One issue that has been lighting-up the phone lines of my constituency offices lately has been the introduction of the BC Hydro Crisis Fund.

People are discovering a new charge to their monthly hydro bill designed to help those who can’t afford to pay. Customers who fall behind on their payments are eligible for a grant of up to $600 a year to avoid having their electricity cut off. It’s not the amount of the fee — approximately $3 per year – that bothers people. It’s the fact the fee simply appeared on their bill without any consent or official notice.

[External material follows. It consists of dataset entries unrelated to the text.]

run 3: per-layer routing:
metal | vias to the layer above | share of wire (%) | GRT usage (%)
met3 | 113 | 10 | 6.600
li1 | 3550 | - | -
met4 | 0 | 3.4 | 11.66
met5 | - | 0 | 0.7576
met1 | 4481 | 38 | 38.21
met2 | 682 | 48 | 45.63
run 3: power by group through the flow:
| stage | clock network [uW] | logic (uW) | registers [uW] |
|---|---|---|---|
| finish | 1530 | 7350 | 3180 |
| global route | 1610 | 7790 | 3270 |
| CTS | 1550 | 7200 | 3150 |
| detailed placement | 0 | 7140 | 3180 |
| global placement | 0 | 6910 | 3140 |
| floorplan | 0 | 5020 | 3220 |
### config.mk
export PLATFORM = sky130hd
export DESIGN_NAME = tcs_top
export DESIGN_NICKNAME = d
export VERILOG_FILES = /design/src/rtl/tcs_pkg.sv /design/src/rtl/tcs_top.sv
export VERILOG_INCLUDE_DIRS = /design/src /design/src/rtl
export SDC_FILE = /design/constraint.sdc
export NUM_CORES = 1
export LEC_CHECK = 0
export ABC_AREA = 1
export BUFFER_PORTS_ARGS = -buffer_cell sky130_fd_sc_hd__buf_2
export CORE_AREA = 10 10 136 138
export DETAILED_ROUTE_END_ITERATION = 6
export DIE_AREA = 0 0 146 148
export PLACE_DENSITY_LB_ADDON = 0.3
export SYNTH_ARGS = -nofsm -noshare
export SYNTH_HDL_FRONTEND = slang
export SYNTH_SLANG_ARGS = --single-unit
### constraint.sdc
create_clock -name pclk -period 1.5 [get_ports pclk]
set_input_delay 0 -clock pclk [delete_from_list [all_inputs] [get_ports pclk]]
set_output_delay 0 -clock pclk [all_outputs]
set_load 0.005 [all_outputs]
### src/rtl/tcs_defs.svh
// Register indices, field positions and count constants of the clock, serial and interrupt block
`ifndef TCS_DEFS_SVH
`define TCS_DEFS_SVH
`define TCS_IDX_TENTHS 4'h8
`define TCS_IDX_SECONDS 4'h9
`define TCS_IDX_MINUTES 4'hA
`define TCS_IDX_HOURS 4'hB
`define TCS_IDX_SERIAL 4'hC
`define TCS_IDX_IRQ 4'hD
`define TCS_IDX_CTRL_A 4'hE
`define TCS_IDX_CTRL_B 4'hF
`define TCS_BIT_RATE_SEL 7
`define TCS_BIT_DIR_SEL 6
`define TCS_BIT_ALARM_SEL 7
`define TCS_BIT_SET_CLEAR 7
`define TCS_BIT_SUMMARY 7
`define TCS_SRC_TIMER_A 0
`define TCS_SRC_TIMER_B 1
`define TCS_SRC_ALARM 2
`define TCS_SRC_SERIAL 3
`define TCS_SRC_EDGE 4
`define TCS_PRE_60HZ 3'h5
`define TCS_PRE_50HZ 3'h4
`define TCS_BITS_LAST 3'h7
`define TCS_HR_ELEVEN 5'h11
`define TCS_HR_TWELVE 5'h12
`define TCS_HR_ONE 5'h01
`define TCS_DIGIT_NINE 4'h9
`define TCS_TENS_FIVE 3'h5
`endif

### src/rtl/tcs_pkg.sv
// Types shared by the clock, serial and interrupt block
package tcs_pkg;
  // Transmit shifter state
  typedef enum logic [0:0] {
    TCS_TX_IDLE = 1'b0,
    TCS_TX_SHIFT = 1'b1
  } tcs_tx_state_t;
endpackage
<file path="src/ccc_pkg.sv">
// package for the clamp and coast control block
// assumes: used by ccc_top and tb only
`default_nettype none
package ccc_pkg;
  localparam int unsigned CNT_W         = 8;
  localparam logic        CLAMP_SRC_RST = 1'b0;
  localparam logic        CLAMP_POL_RST = 1'b1;
  localparam logic        HOLD_POL_RST  = 1'b1;
  localparam logic        SYNC_POL_RST  = 1'b0;
  localparam logic [7:0]  DLY_RST       = 8'h09;
  localparam logic [7:0]  DUR_RST       = 8'h14;

  typedef struct packed {
    logic       clamp_src;
    logic       clamp_pol;
    logic       hold_pol;
    logic       sync_pol;
    logic [7:0] clamp_dly;
    logic [7:0] clamp_dur;
  } ccc_cfg_t;

  typedef enum logic [1:0] {
    CCC_IDLE  = 2'b00,
    CCC_DELAY = 2'b01,
    CCC_CLAMP = 2'b10
  } ccc_state_t;
endpackage : ccc_pkg
`default_nettype wire

</file>
<file path="src/ccc_sync.sv">
// two flip-flop level synchroniser
// assumes: din is asynchronous to clk
`timescale 1ns/1ps
`default_nettype none
module ccc_sync #(
  parameter int unsigned WIDTH = 1
) (
  input  wire logic             clk,
  input  wire logic             arst_n,
  input  wire logic [WIDTH-1:0] din,
  output var  logic [WIDTH-1:0] dout
);
  logic [WIDTH-1:0] meta_q;

  if (WIDTH < 1) begin : g_width_chk
    $error("ccc_sync: WIDTH must be at least 1");
  end

  always_ff @(posedge clk or negedge arst_n) begin
    if (!arst_n) begin
      meta_q <= '0;
      dout   <= '0;
    end else begin
      meta_q <= din;
      dout   <= meta_q;
    end
  end
endmodule : ccc_sync
`default_nettype wire

</file>
<file path="src/ccc_top.sv">
// clamp window and pll hold control, pixel clock domain
// assumes: ref_clk is the pixel clock; pins are asynchronous; cfg static-ish
// What this block does
// - source bit 1: clamp follows external window
// - clamp source bit resets to zero
// - source 0: count delay, duration after sync
// - external clamp window sense set by polarity bit
// - hold active: stop tracking, keep frequency
// - hold sense set by hold polarity bit
// - hold polarity bit resets to one
// - track and lead strobes on leading sync edge only, sense selectable
// - delay and duration are 8-bit pixel counts
`timescale 1ns/1ps
`default_nettype none
module ccc_top #(
  parameter int unsigned CW = ccc_pkg::CNT_W
) (
  input  wire logic             ref_clk,
  input  wire logic             arst_n,
  input  wire logic             clamp_pin,
  input  wire logic             hold_pin,
  input  wire logic             sync_pin,
  input  wire ccc_pkg::ccc_cfg_t cfg,
  input  wire logic             cfg_we,
  output var  logic             clamp_q,
  output var  logic             hold_q,
  output var  logic             track_q,
  output var  logic             lead_q,
  output var  ccc_pkg::ccc_cfg_t cfg_q
);
  logic [2:0]       pin_s;
  logic             sync_d1_q;
  logic             lead_edge;
  logic             trail_edge;
  logic [CW-1:0]    cnt_q;
  ccc_pkg::ccc_state_t st_q;
  logic             int_clamp;
  logic             ext_clamp;
  logic             hold_act;
  logic [2:0]       fill_q;

  if (CW != ccc_pkg::CNT_W) begin : g_cw_chk
    $error("ccc_top: CW must equal 8");
  end

  function automatic logic sensed(input logic lvl, input logic pol);
    sensed = pol ? lvl : ~lvl;
  endfunction : sensed

  ccc_sync #(.WIDTH(3)) u_sync (
    .clk    (ref_clk),
    .arst_n (arst_n),
    .din    ({sync_pin, hold_pin, clamp_pin}),
    .dout   (pin_s)
  );

  // configuration, reset values fixed by package
  always_ff @(posedge ref_clk or negedge arst_n) begin
    if (!arst_n) begin
      cfg_q.clamp_src <= ccc_pkg::CLAMP_SRC_RST;
      cfg_q.clamp_pol <= ccc_pkg::CLAMP_POL_RST;
      cfg_q.hold_pol  <= ccc_pkg::HOLD_POL_RST;
      cfg_q.sync_pol  <= ccc_pkg::SYNC_POL_RST;
      cfg_q.clamp_dly <= ccc_pkg::DLY_RST;
      cfg_q.clamp_dur <= ccc_pkg::DUR_RST;
    end else if (cfg_we) begin
      cfg_q <= cfg;
    end
  end

  // sync edges in configured sense
  assign lead_edge  = fill_q[2] & sensed(pin_s[2], cfg_q.sync_pol) & ~sensed(sync_d1_q, cfg_q.sync_pol);
  assign trail_edge = fill_q[2] & ~sensed(pin_s[2], cfg_q.sync_pol) & sensed(sync_d1_q, cfg_q.sync_pol);

  // no edge until synchroniser and delay flop hold real samples
  always_ff @(posedge ref_clk or negedge arst_n) begin
    if (!arst_n) begin
      fill_q <= '0;
    end else begin
      fill_q <= {fill_q[1:0], 1'b1};
    end
  end

  always_ff @(posedge ref_clk or negedge arst_n) begin
    if (!arst_n) begin
      sync_d1_q <= 1'b0;
    end else begin
      sync_d1_q <= pin_s[2];
    end
  end

  // internal clamp timer: delay then duration
  always_ff @(posedge ref_clk or negedge arst_n) begin
    if (!arst_n) begin
      st_q  <= ccc_pkg::CCC_IDLE;
      cnt_q <= '0;
    end else if (trail_edge) begin
      if (cfg_q.clamp_dly == '0) begin
        st_q  <= (cfg_q.clamp_dur == '0) ? ccc_pkg::CCC_IDLE : ccc_pkg::CCC_CLAMP;
        cnt_q <= cfg_q.clamp_dur;
      end else begin
        st_q  <= ccc_pkg::CCC_DELAY;
        cnt_q <= cfg_q.clamp_dly;
      end
    end else begin
      case (st_q)
        ccc_pkg::CCC_DELAY: begin
          if (cnt_q == CW'(1)) begin
            st_q  <= (cfg_q.clamp_dur == '0) ? ccc_pkg::CCC_IDLE : ccc_pkg::CCC_CLAMP;
            cnt_q <= cfg_q.clamp_dur;
          end else begin
            cnt_q <= cnt_q - CW'(1);
          end
        end
        ccc_pkg::CCC_CLAMP: begin
          if (cnt_q == CW'(1)) begin
            st_q <= ccc_pkg::CCC_IDLE;
          end
          cnt_q <= cnt_q - CW'(1);
        end
        default: begin
          st_q <= ccc_pkg::CCC_IDLE;
        end
      endcase
    end
  end

  assign int_clamp = (st_q == ccc_pkg::CCC_CLAMP);
  assign ext_clamp = sensed(pin_s[0], cfg_q.clamp_pol);
  assign hold_act  = sensed(pin_s[1], cfg_q.hold_pol);

  // outputs: clamp window, pll hold, track and lead strobes
  always_ff @(posedge ref_clk or negedge arst_n) begin
    if (!arst_n) begin
      clamp_q <= 1'b0;
      hold_q  <= 1'b0;
      track_q <= 1'b0;
      lead_q  <= 1'b0;
    end else begin
      clamp_q <= cfg_q.clamp_src ? ext_clamp : int_clamp;
      hold_q  <= hold_act;
      track_q <= lead_edge & ~hold_act;
      lead_q  <= lead_edge;
    end
  end

  property p_int_clamp;
    @(posedge ref_clk) disable iff (!arst_n)
      !cfg_q.clamp_src && int_clamp |=> clamp_q;
  endproperty
  a_int_clamp: assert property (p_int_clamp) else $error("internal clamp not passed");

  property p_ext_clamp;
    @(posedge ref_clk) disable iff (!arst_n)
      cfg_q.clamp_src |=> clamp_q == $past(sensed(pin_s[0], cfg_q.clamp_pol));
  endproperty
  a_ext_clamp: assert property (p_ext_clamp) else $error("external clamp wrong");

  property p_ign_ext;
    @(posedge ref_clk) disable iff (!arst_n)
      !cfg_q.clamp_src && !int_clamp |=> !clamp_q;
  endproperty
  a_ign_ext: assert property (p_ign_ext) else $error("external clamp not ignored");

  property p_hold_sense;
    @(posedge ref_clk) disable iff (!arst_n)
      (pin_s[1] == cfg_q.hold_pol) |=> hold_q;
  endproperty
  a_hold_sense: assert property (p_hold_sense) else $error("hold sense wrong");

  property p_no_track;
    @(posedge ref_clk) disable iff (!arst_n)
      hold_act |=> !track_q;
  endproperty
  a_no_track: assert property (p_no_track) else $error("tracked during hold");

  property p_delay_len;
    @(posedge ref_clk) disable iff (!arst_n)
      trail_edge && !cfg_we && cfg_q.clamp_dly == 8'h02 && cfg_q.clamp_dur != 8'h00
        ##1 !trail_edge && !cfg_we ##1 !trail_edge
        |-> st_q == ccc_pkg::CCC_DELAY ##1 st_q == ccc_pkg::CCC_CLAMP;
  endproperty
  a_delay_len: assert property (p_delay_len) else $error("delay count wrong");

  property p_lead_only;
    @(posedge ref_clk) disable iff (!arst_n)
      sync_d1_q != pin_s[2] && pin_s[2] != cfg_q.sync_pol |=> !lead_q;
  endproperty
  a_lead_only: assert property (p_lead_only) else $error("both edges taken");

  property p_lead_pulse;
    @(posedge ref_clk) disable iff (!arst_n)
      fill_q[2] && sync_d1_q != pin_s[2] && pin_s[2] == cfg_q.sync_pol |=> lead_q;
  endproperty
  a_lead_pulse: assert property (p_lead_pulse) else $error("leading edge missed");

  property p_track_free;
    @(posedge ref_clk) disable iff (!arst_n)
      lead_edge && !hold_act |=> track_q;
  endproperty
  a_track_free: assert property (p_track_free) else $error("track strobe missed");

  property p_hold_off;
    @(posedge ref_clk) disable iff (!arst_n)
      (pin_s[1] != cfg_q.hold_pol) |=> !hold_q;
  endproperty
  a_hold_off: assert property (p_hold_off) else $error("hold active when pin inactive");

  property p_dur_one;
    @(posedge ref_clk) disable iff (!arst_n)
      trail_edge && !cfg_we && cfg_q.clamp_dly == '0 && cfg_q.clamp_dur == CW'(1)
        |=> st_q == ccc_pkg::CCC_CLAMP ##1 st_q == ccc_pkg::CCC_IDLE;
  endproperty
  a_dur_one: assert property (p_dur_one) else $error("duration count wrong");

  property p_dur_zero;
    @(posedge ref_clk) disable iff (!arst_n)
      trail_edge && cfg_q.clamp_dly == '0 && cfg_q.clamp_dur == '0 |=> st_q == ccc_pkg::CCC_IDLE;
  endproperty
  a_dur_zero: assert property (p_dur_zero) else $error("zero duration clamped");

  property p_rst_vals;
    @(posedge ref_clk) $rose(arst_n) |-> !cfg_q.clamp_src && cfg_q.hold_pol;
  endproperty
  a_rst_vals: assert property (p_rst_vals) else $error("reset config wrong");
endmodule : ccc_top
`default_nettype wire

</file>
<file path="config.mk">
export PLATFORM = sky130hd
export DESIGN_NAME = ccc_top
export DESIGN_NICKNAME = d
export VERILOG_FILES = /design/src/ccc_pkg.sv /design/src/ccc_sync.sv /design/src/ccc_top.sv
export SDC_FILE = /design/constraint.sdc
export NUM_CORES = 1
export LEC_CHECK = 0
export BUFFER_PORTS_ARGS = -buffer_cell sky130_fd_sc_hd__buf_2
export CORE_UTILIZATION = 45
export DETAILED_ROUTE_END_ITERATION = 8
export GPL_TIMING_DRIVEN = 0
export PLACE_DENSITY = 0.75
export SYNTH_ARGS = -nofsm -noshare
export SYNTH_HDL_FRONTEND = slang
export SYNTH_SLANG_ARGS = --single-unit
</file>
<file path="constraint.sdc">
create_clock -name ref_clk -period 2.2 [get_ports ref_clk]
set_input_delay 0.33 -clock ref_clk [delete_from_list [all_inputs] [get_ports ref_clk]]
set_output_delay 0.33 -clock ref_clk [all_outputs]
set_load 0.01 [all_outputs]
</file>
; After elaboration in Yosys (flattened, before gate mapping)
; Cells that the tools add are included.
[totals]
register_bits = 44
in_bits = 26
output_inout_bits = 24
word_cells = 53
[classes]
addsub = 1
eq_ne = 5
mux = 15
bitwise_logic = 12
n_reduce_logical = 4
[op_table]
columns = op, count
row1 = 8-bit two-way mux, 3
row2 = 8-bit zero test, 2
row3 = 8-bit one-hot mux with 2 select lines, 1
row4 = 2-bit two-way mux, 5
row5 = 8-bit by 1-bit == test with 1-bit output (second input constant), 1
row6 = 8-bit by 1-bit subtractor with 8-bit output (second input constant), 1
row7 = 1-bit inverter, 7
row8 = 1-bit AND, 5
row9 = 1-bit two-way mux, 5
row10 = 2-bit one-hot mux with 2 select lines, 1
row11 = 3-bit by 2-bit inequality test with 1-bit output (second input constant), 1
row12 = 3-bit inequality test (second input constant), 1
row13 = 3-bit nonzero test, 1
row14 = 2-bit by 1-bit == test with 1-bit output (second input constant), 1
row15 = 2-bit == test (second input constant), 1
row16 = 2-bit AND reduction, 1

; Longest topological paths before layout
[logic_depth]
depth_word = 7
mapped_depth = 7
depth_no_buf = 7

; Modules after synthesis
; From an unflattened synthesis, not the netlist that was laid out.
[hier_totals]
hier_cells = 164
area_unflattened_um2 = 2019.4
[by_module_without_submodules]
columns = mod, instances, cells_per_inst, area_per_inst_um2, seq_area_each_um2
row1 = ccc_top, 1, 158, 1869.3, 958.4
row2 = ccc_sync, 1, 6, 150.1, 150.1

; Worst setup path after synthesis
; No wires, ideal clock.
[synth_timing]
kind = reg-to-reg
from = register cnt_q[1]
to = register cnt_q[5]
setup_time_ns = 0.119
arrival_ns = 1.660
t_required_ns = 2.081
path_slack_ns = 0.421
path_stages_with_launch = 8
n_path_buf = 0
period_less_slack_ns = 1.779
cell_sequence = dfrtp_1 > inv_1 > ha_1 > or3b_4 > or3_1 > a31oi_1 > o22ai_1 > o21a_1
[synth_via]
elab_chain_len = 4
elab_cells_between_ends = 5
cone_classes = add/sub: 1 / eq/ne: 1 / mux: 3
[synth_rtl]
columns = item, line_no
row1 = start: declaration, ccc_top.sv:35  ; logic [CW-1:0] cnt_q;
row2 = start signal: assignment, ccc_top.sv:100  ; cnt_q <= cfg_q.clamp_dur;
row3 = start signal: assignment, ccc_top.sv:103  ; cnt_q <= cfg_q.clamp_dly;
row4 = start signal: assignment, ccc_top.sv:110  ; cnt_q <= cfg_q.clamp_dur;
row5 = 8-bit by 1-bit subtractor with 8-bit output / 8-bit by 1-bit == test with 1-bit output (equally long branches), "ccc_top.sv:112, ccc_top.sv:119, ccc_top.sv:108"
row6 = 8-bit two-way mux, ccc_top.sv:108  ; if (cnt_q == CW'(1)) begin
row7 = 8-bit one-hot mux with 2 select lines (*), ccc_top.sv:106  ; case (st_q)
row8 = 8-bit two-way mux (*), ccc_top.sv:97  ; end else if (trail_edge) begin
; Mark *: on every way between the ends. The rest lies on a longest branch, timed or not.
; A chain may end at the register's enable or synchronous reset.

; Worst setup path in the final report
; Same ends and word-level chain as after synthesis.

==> results.sh <==
export IMPL_power_total_mw=2.37
export IMPL_via_per_inst=5.51
export IMPL_layout_commonest_cell="buf_2"
export IMPL_status="complete, no violations"
export IMPL_synth_compound_area_share_pct=13.9
export IMPL_cts_repair_resize_count=0
export IMPL_synth_edf_count=0
export IMPL_place_ws_ns=0.292
export IMPL_arrival_ns=2.13
export IMPL_diodes=0
export IMPL_avgSynthCellArea_um2=11.9
export IMPL_die_w_um=68.7
export IMPL_cellPowerDensity_nw_per_um2=979
export IMPL_routed_top_layer="met4"
export IMPL_wl_per_cell_um=15.8
export IMPL_via_count=1511
export IMPL_worstSkewPairLatency_ns=0.30
export IMPL_synthAdderAreaFrac_pct=1.25
export IMPL_area_growth_pct=20.7
export IMPL_yosys_area_share_simple_pct=13.2
export IMPL_rsz0062_at_grt="false"
export IMPL_design_core_area_um2=4140
export IMPL_cts_buffers=5
export IMPL_synth_xor_area_share_pct=2.19
export IMPL_synth_top_family_by_area="compound AO/OA/AOI/OAI gates"
export IMPL_netlist_area_leader_share_pct=47.5
export IMPL_port_buffers=48
export IMPL_cts_tree="yes"
export IMPL_core_rowCount=23
export IMPL_place_congestion=0.852
export IMPL_cts_max_level=2
export IMPL_fin_ws_ns=0.256
export IMPL_max_cap_viol_count=0
export IMPL_wl_met3_um=282
export IMPL_muxShareOfSynthArea_pct=11.8
export IMPL_skew_ns=0.00838
export IMPL_drive_gt1_share_pct=41.1
export IMPL_grt_pass1_vias=1452
export IMPL_slew_headroom_pct=37.8
export IMPL_final_cell_mix="buf_2 (50), dfrtp_1 (38), mux2_2 (20)"
export IMPL_async_flop_share_pct=100
export IMPL_clock_sinks=44
export IMPL_dr_first_iter_drc_count=95
export IMPL_ir_drop_mv=0.612
export IMPL_syn_inst=168
export IMPL_met2WireLength_um=2040
export IMPL_drt_met1_wl_um=1950
export IMPL_fmax_ghz=0.514
export IMPL_initial_core_util_pct=48.3
export IMPL_hp_class="primary input to flop"
export IMPL_grt_pass1_wl_um=6900
export IMPL_synthFlopType="dfrtp_1"
export IMPL_crit_path_max_fanout=6
export IMPL_grtUsageTotal_pct=20.9
export IMPL_synth_area_top_cells="dfrtp_1 (48%), mux2_2 (11%), dfstp_2 (7.9%), a21oi_1 (2.3%), o21ai_0 (2.3%)"
export IMPL_tns_ns=0
export IMPL_reg2reg_slack_ns=0.26
export IMPL_synth_fp_nets=196
export IMPL_synth_warnings=0
export IMPL_required_ns=2.39
export IMPL_yosysSeqAreaShare_pct=55.4
export IMPL_drv_slew=0
export IMPL_cts_root_buffer="clkbuf_8"
export IMPL_fin_crit_sh_pct=88.4
export IMPL_hold_violations=0
export IMPL_overflow=0
export IMPL_yosysUniqueCellTypes=46
export IMPL_die_area_um2=4720
export IMPL_grt_max_degree=45
export IMPL_cp_end_kind="flop"
export IMPL_nNetsFinal=251
export IMPL_final_antenna_net_count=0
export IMPL_ys_seq_elements=44
export IMPL_die_y_um=68.7
export IMPL_yosysTopAreaCell="dfrtp_1"
export IMPL_hpwlAfterDp_um=3110
export IMPL_path_class="flop to flop"
export IMPL_setup_violations=0
export IMPL_clkTransAtPathRegs_ns=0.08
export IMPL_antenna_found_initial=0
export IMPL_io_pins=50
export IMPL_first_pass_iters=4
export IMPL_cts_max_path_buffers=2
export IMPL_worstSetupStartpointType="flop"
export IMPL_cellLeakagePower_nw=1.07
export IMPL_worst_slew_pin_slew_ns=0.932
export IMPL_synth_area_um2=2000
export IMPL_post_cts_repair_setup_buffers=0
export IMPL_drc=0
export IMPL_drt_total_wl_um=4330
export IMPL_min_period_ns=1.94
export IMPL_hold_buffers=0
==> where the power goes <==
| group | switching [mW] | internal (mW) |
|---|---|---|
| sequential | 0.165 | 0.948 |
| combinational | 0.330 | 0.316 |
| clock | 0.271 | 0.336 |
| total | 0.766 | 1.60 |
==> cell type report <==
class / instances / area, um2
flip-flops and latches: 44 / 1110
plain buffers: 5 / 28.8
multi-input cells: 115 / 850
well taps: 50 / 62.6
inverters: 4 / 15.0
clock buffers: 5 / 68.8
clock inverters: 3 / 42.5
fillers: 376 / 1730
repair buffers: 48 / 240
==> kinds of logic after synthesis <==
kind of cell    count (synthesis)
simple gates                   44
fa+ha+maj                       2
xor+xnor                        5
flops                          44
other cells                     1
mux                            21
compound gates                 42
buf+inv                         9
==> sequential cells by signal, indices dropped and copies added (netlist names) <==
register / cells
cfg_q: 20
cnt_q: 8
fill_q: 3
u_sync.dout: 3
u_sync.meta_q: 3
st_q: 2
clamp_q: 1
hold_q: 1
lead_q: 1
sync_d1_q: 1
track_q: 1
==> synthesized netlist by cell type (3+ instances only) <==
master,number
dfrtp_1,38
mux2_2,20
nand2_1,12
a21oi_1,9
o21ai_0,9
dfstp_2,6
xnor2_1,5
a211o_1,4
a211oi_1,4
inv_1,4
nor2_1,4
nor3b_1,4
nand3_1,3
nor4_1,3
o22ai_1,3
==> worst paths after layout <==
| path | startpoint | to | cells past startpoint |
|---|---|---|---|
| worst max-delay path | cnt_q[1]$_DFFE_PN0P_ | cnt_q[5]$_DFFE_PN0P_ | 7 |
| worst min-delay path | hold_pin | u_sync.meta_q[1]$_DFF_PN0_ | 1 |
| worst max register to register | cnt_q[1]$_DFFE_PN0P_ | cnt_q[5]$_DFFE_PN0P_ | 7 |
| worst min register to register | u_sync.meta_q[0]$_DFF_PN0_ | u_sync.dout[0]$_DFF_PN0_ | 0 |
| max in group asynchronous | arst_n | clamp_q$_DFF_PN0_ | 1 |
| min in group asynchronous | arst_n | cnt_q[6]$_DFFE_PN0P_ | 1 |
==> layer usage <==
| layer | global-route usage [%] | vias up |
|---|---|---|
| met4 | 6.12 | 0 |
| li1 | - | 729 |
| met1 | 27.9 | 720 |
| met5 | 0 | - |
| met2 | 32.8 | 56 |
| met3 | 6.25 | 6 |
==> metrics by stage <==
step                      hold WS, ns  std cells  instance area, um2  utilization (%)
after floorplan                0.0344        168                2000                -
after global placement          0.332        266                2300             55.6
after detailed placement        0.335        266                2300             55.6
after CTS                       0.132        274                2420             58.3
after global routing            0.123        274                2420             58.3
final                           0.140        274                2420             58.3
==> worst max-delay path, cell delays in order, from the launching register on <==
cell and delay (ns):
dfrtp_1 0.45, inv_1 0.11, ha_1 0.18, or3b_4 0.41, or3_1 0.31, a31oi_1 0.18, o22ai_1 0.09, o21a_1 0.11
Power figures use the tool's default switching activity.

Certainly no one wants to see a person’s hydro cut off, especially in the middle of winter. But make no mistake, the crisis fund will also benefit BC Hydro by insulating the utility against financial loss. BC Hydro expects to raise $5 million through the crisis fund in the first year, $1.5 million of which will be required to cover start-up costs and administration. People are naturally worried that once in place, hydro customers will be subject to further arbitrary increases to the crisis fund.

It should also be noted that this is not a one-time grant. Those who qualify for the crisis fund are eligible to apply for subsequent grants on an annual basis. When NDP energy minister Michelle Mungall was asked about the crisis fund at the Legislature earlier this year, she indicated a further need for a “lifeline rate” for low income customers. In other words, the NDP wants a two-tier hydro rate where some people receive a discount while most other residential customers will be required to pay a higher rate.

This is how the NDP intends to ‘make life more affordable for British Columbians.’ It comes on the heels of a public relations disaster last March when the government announced a pre-mature ‘hydro rate freeze’ before it had been approved by the BC Utilities Commission. Mungall was forced to make an embarrassing public retreat when a three per cent rate increase went ahead despite the NDP’s hollow election promise.

I know for a fact there are lots people out there who are already worried about the rising cost of hydro without the additional burden of a highly bureaucratic crisis fund or lifeline rate designed to benefit a chosen few.

I’ve always taught my kids to turn off the lights when they leave a room. I wonder if British Columbians will do the same thing to the NDP when next election rolls around.